WHAT TO DO:
Go to the line containing "Initial antenna violation" in the records below and print it and every following line exactly, on through the line containing "Post-synthesis register bit", then stop.

GIVEN INFORMATION:
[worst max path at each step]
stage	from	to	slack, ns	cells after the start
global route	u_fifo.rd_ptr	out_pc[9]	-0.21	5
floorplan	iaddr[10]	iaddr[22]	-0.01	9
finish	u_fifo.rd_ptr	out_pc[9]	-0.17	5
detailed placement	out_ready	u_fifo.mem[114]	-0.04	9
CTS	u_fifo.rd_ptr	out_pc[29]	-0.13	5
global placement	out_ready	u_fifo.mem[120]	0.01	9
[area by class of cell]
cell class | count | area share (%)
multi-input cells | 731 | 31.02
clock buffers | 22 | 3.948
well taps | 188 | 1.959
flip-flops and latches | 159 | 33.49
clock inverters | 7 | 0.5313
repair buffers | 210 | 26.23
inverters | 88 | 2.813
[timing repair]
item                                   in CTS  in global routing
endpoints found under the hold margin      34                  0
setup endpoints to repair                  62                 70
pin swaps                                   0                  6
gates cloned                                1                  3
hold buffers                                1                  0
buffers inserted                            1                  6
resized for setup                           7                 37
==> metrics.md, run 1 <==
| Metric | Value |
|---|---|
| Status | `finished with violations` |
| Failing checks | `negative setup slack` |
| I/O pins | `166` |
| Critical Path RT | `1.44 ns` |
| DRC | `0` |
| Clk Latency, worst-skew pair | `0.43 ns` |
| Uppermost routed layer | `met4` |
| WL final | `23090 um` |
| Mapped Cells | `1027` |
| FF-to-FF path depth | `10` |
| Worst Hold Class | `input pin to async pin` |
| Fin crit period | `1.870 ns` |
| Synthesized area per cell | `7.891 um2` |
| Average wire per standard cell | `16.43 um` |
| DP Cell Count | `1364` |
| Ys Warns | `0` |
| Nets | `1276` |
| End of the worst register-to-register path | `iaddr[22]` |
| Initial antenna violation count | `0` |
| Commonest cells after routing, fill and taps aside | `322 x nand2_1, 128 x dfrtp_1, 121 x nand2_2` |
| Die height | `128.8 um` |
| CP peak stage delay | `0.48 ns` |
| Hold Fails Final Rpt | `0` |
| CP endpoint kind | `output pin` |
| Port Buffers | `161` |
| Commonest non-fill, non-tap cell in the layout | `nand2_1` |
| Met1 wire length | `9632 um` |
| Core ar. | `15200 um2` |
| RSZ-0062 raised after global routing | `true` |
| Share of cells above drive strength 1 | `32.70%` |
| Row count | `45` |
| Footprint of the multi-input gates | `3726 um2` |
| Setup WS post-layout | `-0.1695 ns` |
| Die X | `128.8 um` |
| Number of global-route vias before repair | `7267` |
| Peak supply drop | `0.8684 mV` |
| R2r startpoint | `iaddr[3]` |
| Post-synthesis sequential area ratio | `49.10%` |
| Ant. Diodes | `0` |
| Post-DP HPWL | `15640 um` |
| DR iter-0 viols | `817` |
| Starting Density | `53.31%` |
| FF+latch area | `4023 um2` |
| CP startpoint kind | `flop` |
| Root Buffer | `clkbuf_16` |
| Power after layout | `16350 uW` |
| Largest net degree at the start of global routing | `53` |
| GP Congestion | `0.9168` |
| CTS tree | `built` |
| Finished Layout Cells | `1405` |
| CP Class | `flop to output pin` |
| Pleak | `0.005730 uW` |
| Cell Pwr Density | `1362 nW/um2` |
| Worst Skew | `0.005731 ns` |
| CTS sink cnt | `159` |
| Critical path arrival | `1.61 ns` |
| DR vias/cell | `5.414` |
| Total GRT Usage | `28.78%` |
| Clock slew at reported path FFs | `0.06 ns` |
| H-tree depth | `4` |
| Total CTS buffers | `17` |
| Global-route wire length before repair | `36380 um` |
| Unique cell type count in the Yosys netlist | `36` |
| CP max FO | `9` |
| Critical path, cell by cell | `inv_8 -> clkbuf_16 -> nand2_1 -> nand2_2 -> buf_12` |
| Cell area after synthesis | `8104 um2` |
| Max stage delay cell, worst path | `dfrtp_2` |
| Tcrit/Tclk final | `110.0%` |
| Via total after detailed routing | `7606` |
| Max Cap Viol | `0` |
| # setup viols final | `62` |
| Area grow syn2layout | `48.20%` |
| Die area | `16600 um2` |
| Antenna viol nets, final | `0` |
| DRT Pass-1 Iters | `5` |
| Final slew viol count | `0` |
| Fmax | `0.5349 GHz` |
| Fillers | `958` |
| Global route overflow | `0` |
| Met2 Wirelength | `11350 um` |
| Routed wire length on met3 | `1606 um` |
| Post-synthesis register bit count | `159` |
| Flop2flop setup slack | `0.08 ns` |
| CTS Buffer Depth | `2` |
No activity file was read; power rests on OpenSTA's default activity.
<file path="config.mk">
export PLATFORM = sky130hd
export DESIGN_NAME = pe_result_drain
export DESIGN_NICKNAME = d
export VERILOG_FILES = /design/src/rtl/pe_result_drain.sv
export SDC_FILE = /design/constraint.sdc
export NUM_CORES = 2
export LEC_CHECK = 0
export ABC_AREA = 1
export CAP_MARGIN = 20
export CELL_PAD_IN_SITES_DETAIL_PLACEMENT = 0
export CELL_PAD_IN_SITES_GLOBAL_PLACEMENT = 1
export CORE_AREA = 2 2 464 466
export DETAILED_ROUTE_END_ITERATION = 12
export DIE_AREA = 0 0 466 468
export PLACE_DENSITY_LB_ADDON = 0.05
export SLEW_MARGIN = 20
export SYNTH_ARGS = -nofsm -noshare
export SYNTH_HDL_FRONTEND = slang
export SYNTH_SLANG_ARGS = --single-unit
</file>
<file path="constraint.sdc">
create_clock -name clk -period 3.37 [get_ports clk]
set_input_delay 1.011 -clock clk [delete_from_list [all_inputs] [get_ports clk]]
set_output_delay 1.011 -clock clk [all_outputs]
set_load 0.01 [all_outputs]
</file>
<file path="src/rtl/pe_result_drain.sv">
// pe_result_drain
//   Downstream stage of the 2x4 multiply PE array. Waits for every PE to
//   report done, then copies the packed result bus into a local buffer and
//   pulses tempc_ack. It then streams the eight result words over a
//   valid/ready port to the result memory writer. No new tile is accepted
//   until the buffer has fully drained and the done flags have dropped.
//
//   Ports
//     clk, rst             clock, synchronous active-high reset
//     pedone[NPE]          per-PE done flags
//     tempc[NPE*RES_W]     packed PE results, word i = tempc[RES_W*i +: RES_W]
//     tempc_ack            one-cycle result-accepted pulse
//     out_valid/out_ready  beat handshake toward the memory writer
//     out_data, out_idx    current word and its index (0..7)
//     out_last             high on the beat with out_idx == 7
//     out_tile             sequence number of the tile being drained
//     busy                 high whenever the block is not idle
//     err_sticky           protocol monitor flag (only with DRAIN_BEAT_CHK_EN)
//
//   Build option: define DRAIN_BEAT_CHK_EN to add the err_sticky monitor.
module pe_result_drain #(
    parameter int unsigned NPE    = 8,
    parameter int unsigned RES_W  = 128,
    parameter int unsigned TILE_W = 8
) (
    input  logic                 clk,
    input  logic                 rst,
    input  logic [NPE-1:0]       pedone,
    input  logic [NPE*RES_W-1:0] tempc,
    output logic                 tempc_ack,
    output logic                 out_valid,
    input  logic                 out_ready,
    output logic [RES_W-1:0]     out_data,
    output logic [2:0]           out_idx,
    output logic                 out_last,
    output logic [TILE_W-1:0]    out_tile,
    output logic                 busy
`ifdef DRAIN_BEAT_CHK_EN
    ,
    output logic                 err_sticky
`endif
);

    localparam logic [1:0] ST_IDLE  = 2'd0;
    localparam logic [1:0] ST_CAPT  = 2'd1;
    localparam logic [1:0] ST_DRAIN = 2'd2;
    localparam logic [1:0] ST_HOLD  = 2'd3;

    logic [1:0]        state_q,     state_d;
    logic [RES_W-1:0]  res_buf_q [NPE];
    logic [RES_W-1:0]  res_buf_d [NPE];
    logic              tempc_ack_q, tempc_ack_d;
    logic              out_valid_q, out_valid_d;
    logic [2:0]        out_idx_q,   out_idx_d;
    logic [TILE_W-1:0] out_tile_q,  out_tile_d;

    logic all_done;
    logic xfer;

    assign all_done = &pedone;
    assign xfer     = out_valid_q && out_ready;

    always_comb begin
        state_d     = state_q;
        res_buf_d   = res_buf_q;
        tempc_ack_d = tempc_ack_q;
        out_valid_d = out_valid_q;
        out_idx_d   = out_idx_q;
        out_tile_d  = out_tile_q;
        case (state_q)
            ST_IDLE: begin
                if (all_done) begin
                    for (int unsigned i = 0; i < NPE; i++) begin
                        res_buf_d[i] = tempc[RES_W*i +: RES_W];
                    end
                    tempc_ack_d = 1'b1;
                    state_d     = ST_CAPT;
                end
            end
            ST_CAPT: begin
                tempc_ack_d = 1'b0;
                out_valid_d = 1'b1;
                out_idx_d   = '0;
                state_d     = ST_DRAIN;
            end
            ST_DRAIN: begin
                if (xfer) begin
                    if (out_idx_q == 3'd7) begin
                        out_valid_d = 1'b0;
                        out_idx_d   = '0;
                        out_tile_d  = out_tile_q + TILE_W'(1);
                        // Done flags still high here belong to the tile just
                        // drained; wait for them to drop before re-arming.
                        state_d     = all_done ? ST_HOLD : ST_IDLE;
                    end else begin
                        out_idx_d = out_idx_q + 3'd1;
                    end
                end
            end
            ST_HOLD: begin
                if (!all_done) begin
                    state_d = ST_IDLE;
                end
            end
            default: state_d = ST_IDLE;
        endcase
    end

    always_ff @(posedge clk) begin
        if (rst) begin
            state_q     <= ST_IDLE;
            res_buf_q   <= '{default: '0};
            tempc_ack_q <= 1'b0;
            out_valid_q <= 1'b0;
            out_idx_q   <= '0;
            out_tile_q  <= '0;
        end else begin
            state_q     <= state_d;
            res_buf_q   <= res_buf_d;
            tempc_ack_q <= tempc_ack_d;
            out_valid_q <= out_valid_d;
            out_idx_q   <= out_idx_d;
            out_tile_q  <= out_tile_d;
        end
    end

    assign tempc_ack = tempc_ack_q;
    assign out_valid = out_valid_q;
    assign out_data  = res_buf_q[out_idx_q];
    assign out_idx   = out_idx_q;
    assign out_last  = out_valid_q && (out_idx_q == 3'd7);
    assign out_tile  = out_tile_q;
    assign busy      = (state_q != ST_IDLE);

`ifdef DRAIN_BEAT_CHK_EN
    // Snapshot of a stalled beat; the following cycle must present the
    // same beat with valid still high.
    logic             stall_q,     stall_d;
    logic [RES_W-1:0] hold_data_q, hold_data_d;
    logic [2:0]       hold_idx_q,  hold_idx_d;
    logic             err_q,       err_d;

    always_comb begin
        stall_d     = (state_q == ST_DRAIN) && out_valid_q && !out_ready;
        hold_data_d = out_data;
        hold_idx_d  = out_idx_q;
        err_d       = err_q;
        if (stall_q && (!out_valid_q || (out_data != hold_data_q) ||
                        (out_idx_q != hold_idx_q))) begin
            err_d = 1'b1;
        end
        if ((state_q == ST_CAPT) && !all_done) begin
            err_d = 1'b1;
        end
    end

    always_ff @(posedge clk) begin
        if (rst) begin
            stall_q     <= 1'b0;
            hold_data_q <= '0;
            hold_idx_q  <= '0;
            err_q       <= 1'b0;
        end else begin
            stall_q     <= stall_d;
            hold_data_q <= hold_data_d;
            hold_idx_q  <= hold_idx_d;
            err_q       <= err_d;
        end
    end

    assign err_sticky = err_q;
`endif

endmodule

</file>
# Word-level counts from Yosys, hierarchy flattened
# Cells that the tools add are included.
[word_totals]
regBits = 1039
inputBits = 1035
output_inout_bits = 143
[op_classes]
addsub = 2
magnitude_cmp = 1
eq_ne = 8
muxes = 17
bitwise = 1
n_reduce_logical = 13
[ops]
columns = ["cell", "n"]
rows = [
  ["binary-select mux 128 bit (select 3 bit)", 1],
  ["two-way mux 128 bit", 2],
  ["two-way mux 2 bit", 5],
  ["AND reduction 9 bit", 1],
  ["adder 8 x 1 -> 8 bit (second input constant)", 1],
  ["!= test 2 bit (second input constant)", 4],
  ["one-hot mux 2 bit (4 select lines)", 1],
  ["AND reduction 8 bit", 1],
  ["two-way mux 3 bit", 2],
  ["one-hot mux 3 bit (2 select lines)", 1],
  ["AND reduction 3 bit", 2],
  ["nonzero test 2 bit", 3],
  ["equality test 2 bit (second input constant)", 2],
  ["greater-or-equal comparator 4 bit (second input constant)", 1],
  ["NOT 3 -> 4 bit", 1],
  ["one-hot mux 1 bit (2 select lines)", 2],
  ["AND reduction 2 bit", 2],
  ["AND reduction 4 bit", 1],
  ["adder 3 x 1 -> 3 bit (second input constant)", 1],
  ["equality test 3 bit (second input constant)", 1],
  ["two-way mux 1 bit", 3],
  ["equality test 2 x 1 -> 1 bit (second input constant)", 1],
  ["logical AND 1 bit", 2],
  ["zero test 2 bit", 1],
]

# Depth between registers and ports, before layout
[depth]
word_depth = 5
depth_mapped = 10
depth_no_buf = 9

# Worst setup path after synthesis
# Ideal clock, no wire load.
[synth_timing]
path_type = "register -> output"
startpoint = "register out_idx_q[0] (netlist: out_idx[0])"
endpoint = "output port out_data[10]"
t_arrival_ns = 1.514
t_required_ns = 2.359
setup_slack_ns = 0.845
stages_incl_launch_ff = 11
path_buffers = 4
path_cell_list = "dfxtp_1 -> buf_2 -> inv_2 -> buf_4 -> buf_2 -> buf_2 -> a21oi_1 -> o21ai_0 -> nand2_1 -> nand2_1 -> nand2_1"
[synth_between]
elab_chain_len = 4
[synth_lines]
columns = ["item", "line_no", "rtl"]
rows = [
  ["start, declared", "54", "logic [2:0] out_idx_q, out_idx_d;"],
  ["start signal, assigned", "122", "out_idx_q <= out_idx_d;"],
  ["NOT 3 -> 4 bit (implied by the code)", "129", "assign out_data = res_buf_q[out_idx_q];"],
  ["binary-select mux 128 bit (select 3 bit)", "129", ""],
  ["two-way mux 128 bit (implied by the code) (2 in series)", "129", ""],
  ["end, declared", "33", "output logic [RES_W-1:0] out_data,"],
]
# Every way passes these cells. The select of a mux whose other input is x is not followed.

# Worst setup path in the final report
[layout_timing]
startpoint = "register out_idx_q[0] (netlist: out_idx[0])"
endpoint = "output port out_data[9]"
# Same word-level chain as after synthesis.

==> reports/qor.csv <==
metric,value,unit
critical_path.max_stage_delay,450,ps
timing.critical_path.cells,"buf_4, buf_4, bufbuf_16, a21oi_1, o21ai_1, nand2_1, nand2_1, nand2_4, dlygate4sd2_1",
grt_use_total,26.03,%
full_die_area,218100,um^2
detailedPlacementHpwl,217500,um
worst_slew_margin_rel,20.25,%
route.detailed.drc,0,
synth_largest_type_area_fraction,42.63,%
utilization,33.57,%
min_period_over_period,111.9,%
worst_voltage_drop_across_the_vdd_grid,0.5179,mV
detail_route.iter0.violations,4579,
grt_first_pass_wirelength,405000,um
overall_routed_net_length,300000,um
finalNetCount,9616,
critical-path-slowest-cell,dfxtp_4,
antenna_found_initial,140,
run_status,"complete, but fails checks",
num_io_pins,1178,
finalClockSkew,15.77,ps
power_density,416.9,nW/um^2
finalMaxSlewViolations,0,
tritoncts.num_buffers,141,
clock.fmax,0.2651,GHz
yosys.area.top_type,dfxtp_1,
clock_sinks,1039,
post-route-min-period,3772,ps
fillCellCount,23195,
tightest_slew,1196,ps
critPathArrivalTime,2760,ps
vias,54726,
failed_checks,setup timing,
wl_per_cell,25.94,um
worstSkewPairLatency,800,ps
port_buffers,1177,
floorplan.initialDensity,22.87,%
cap_viol_max_count,0,
report.final.hold_viol_count,0,
mostFrequentLayoutCells,"2077 x nand2_1, 1047 x clkdlybuf4s50_1, 1041 x nor2_1, 1036 x dfxtp_1, 1014 x a21oi_1",
synth-seq-cells,1039,
clk_pin_slew_worst_paths,60,ps
rows,170,
cts_root_buf,clkbuf_16,
post_synth_instance_area,48790,um^2
core_region_area,213300,um^2
height_of_the_die,468,um
critical_path_maximum_fanout,8,
layout-drive-gt1-share,9.622,%
hold_path_class,reg -> reg,
power_leakage,30.65,nW
synthesis.area_per_instance,6.465,um^2
critPathRequiredTime,2360,ps
areaGrowthSynthToFinish,46.79,%
drt-vias-per-instance,4.732,
chipWidth,466,um
preCtsSetupSlack,12.75,ps
drt.antenna.violating_nets,0,
grt_max_degree,154,
drt-pass1-iter-count,5,
rsz0062_at_grt,yes,
synthCells,7547,
grt_overflow,0,
finalSetupViolCount,131,
tritoncts,done,
worstSetupPathType,reg -> out,
ctsHoldBuffers,0,
ys.warnings.count,0,
synthTopCellsByArea,"dfxtp_1 43%, nand2_1 17%, a21oi_1 11%, nor2_1 8.0%, nand4_1 6.6%",
gp_congestion,0.8766,
kind_of_start_point_of_the_critical_path,register,
cp-end-kind,output port,
ctsHtreeMaxLevel,4,
synth.net_count,8586,
post-route-worst-setup-slack,-402.0,ps
clockBufferDepth,3,
yosysSeqAreaShare,42.63,%
post_synth_num_cell_types,19,
layout_commonest_cell,nand2_1,
via_count_of_the_first_global_routing_pass,51590,
-- where the power goes --
group | internal (W) | switching, W | leakage (nW) | total [W]
combinational | 0.00121 | 0.000985 | 20.0 | 0.00220
sequential | 0.0123 | 0.0000141 | 8.37 | 0.0123
clock | 0.00917 | 0.00615 | 2.25 | 0.0153
-- area by class of cell --
type | count | area, um^2 | share of cell area [%]
inverter | 531 | 2041 | 2.849
clock inverter | 23 | 297.8 | 0.4158
antenna | 50 | 125.1 | 0.1747
multi-input combinational | 5325 | 23890 | 33.35
sequential | 1039 | 20810 | 29.06
timing repair inverter | 1 | 8.758 | 0.01223
tap | 2838 | 3551 | 4.958
clock buffer | 221 | 4300 | 6.005
timing repair buffer | 1538 | 16590 | 23.17
-- critical path: cells and delay by family, from the launching register on --
family                 cells  cell delay, ps
AO/OA/AOI/OAI              2             200
buffers and inverters      4             920
flip-flops                 1             450
AND/OR/NAND/NOR            3             390
-- sequential cells by signal (all words and copies together), names as in the netlist --
register,cells
tempc_ack,1
out_tile,8
res_buf_q,1024
state_q,2
out_valid,1
out_idx,3
-- layer usage --
| metal | track usage, % | up-vias | part of all wire, % |
|---|---|---|---|
| li1 | - | 26426 | - |
| met1 | 37.62 | 25897 | 48 |
| met2 | 37.96 | 1897 | 42 |
| met3 | 5.193 | 426 | 6.3 |
| met4 | 9.081 | 80 | 3.2 |
| met5 | 0 | - | 0.16 |
-- worst paths after layout --
kind                            slack [ps]             end  cells after the start      startpoint
worst max register to register         870  res_buf_q[115]                      5      state_q[1]
worst max-delay path                  -400     out_data[9]                      9      out_idx[0]
worst min-delay path                   450  res_buf_q[405]                      2  res_buf_q[405]
worst min register to register         450  res_buf_q[405]                      2  res_buf_q[405]
-- metrics by stage --
stage / TNS [ps] / power (W) / area (um^2) / hold slack, ps / cells
6_report: -25380 / 0.02986 / 71620 / 453.4 / 11566
5_1_grt: -41500 / 0.03078 / 71580 / 467.4 / 11553
4_1_cts: -53280 / 0.03030 / 71060 / 455.5 / 11500
3_5_place_dp: 0 / 0.01480 / 65620 / 446.6 / 11238
3_3_place_gp: 0 / 0.01480 / 65620 / 443.2 / 11238
2_1_floorplan: 0 / 0.01298 / 48790 / 436.6 / 7547
-- synthesized netlist by cell type, drive strengths merged --
library cell,count
inv,531
buf,286
dfxtp,1039
a31oi,2
clkbuf,366
o21ai,519
nand4,514
nand2,2201
a21oi,1031
a211oi,1
nand3,9
ha,4
nor2,1044
-- what timing repair did --
action / 4_1_cts / 5_1_grt
setup endpoints to repair: 130 / 131
pin swaps: 10 / 26
gates resized for setup: 329 / 319
gates cloned: 15 / 9
buffers inserted: 3 / 8
-- cell families (layout without fill, tap and decap cells) --
family          after synthesis  after routing  share of synthesized area [%]
other cells                   0             50                              0
compound gates             1553           1553                          15.94
flops                      1039           1039                          42.63
buf+inv                    1183           2314                          9.622
fa+ha+maj                     4              4                         0.1026
simple gates               3768           3768                          31.70
Power figures use the tool's default switching activity.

RESULT OF THE EXERCISE:
| Initial antenna violation count | `0` |
| Commonest cells after routing, fill and taps aside | `322 x nand2_1, 128 x dfrtp_1, 121 x nand2_2` |
| Die height | `128.8 um` |
| CP peak stage delay | `0.48 ns` |
| Hold Fails Final Rpt | `0` |
| CP endpoint kind | `output pin` |
| Port Buffers | `161` |
| Commonest non-fill, non-tap cell in the layout | `nand2_1` |
| Met1 wire length | `9632 um` |
| Core ar. | `15200 um2` |
| RSZ-0062 raised after global routing | `true` |
| Share of cells above drive strength 1 | `32.70%` |
| Row count | `45` |
| Footprint of the multi-input gates | `3726 um2` |
| Setup WS post-layout | `-0.1695 ns` |
| Die X | `128.8 um` |
| Number of global-route vias before repair | `7267` |
| Peak supply drop | `0.8684 mV` |
| R2r startpoint | `iaddr[3]` |
| Post-synthesis sequential area ratio | `49.10%` |
| Ant. Diodes | `0` |
| Post-DP HPWL | `15640 um` |
| DR iter-0 viols | `817` |
| Starting Density | `53.31%` |
| FF+latch area | `4023 um2` |
| CP startpoint kind | `flop` |
| Root Buffer | `clkbuf_16` |
| Power after layout | `16350 uW` |
| Largest net degree at the start of global routing | `53` |
| GP Congestion | `0.9168` |
| CTS tree | `built` |
| Finished Layout Cells | `1405` |
| CP Class | `flop to output pin` |
| Pleak | `0.005730 uW` |
| Cell Pwr Density | `1362 nW/um2` |
| Worst Skew | `0.005731 ns` |
| CTS sink cnt | `159` |
| Critical path arrival | `1.61 ns` |
| DR vias/cell | `5.414` |
| Total GRT Usage | `28.78%` |
| Clock slew at reported path FFs | `0.06 ns` |
| H-tree depth | `4` |
| Total CTS buffers | `17` |
| Global-route wire length before repair | `36380 um` |
| Unique cell type count in the Yosys netlist | `36` |
| CP max FO | `9` |
| Critical path, cell by cell | `inv_8 -> clkbuf_16 -> nand2_1 -> nand2_2 -> buf_12` |
| Cell area after synthesis | `8104 um2` |
| Max stage delay cell, worst path | `dfrtp_2` |
| Tcrit/Tclk final | `110.0%` |
| Via total after detailed routing | `7606` |
| Max Cap Viol | `0` |
| # setup viols final | `62` |
| Area grow syn2layout | `48.20%` |
| Die area | `16600 um2` |
| Antenna viol nets, final | `0` |
| DRT Pass-1 Iters | `5` |
| Final slew viol count | `0` |
| Fmax | `0.5349 GHz` |
| Fillers | `958` |
| Global route overflow | `0` |
| Met2 Wirelength | `11350 um` |
| Routed wire length on met3 | `1606 um` |
| Post-synthesis register bit count | `159` |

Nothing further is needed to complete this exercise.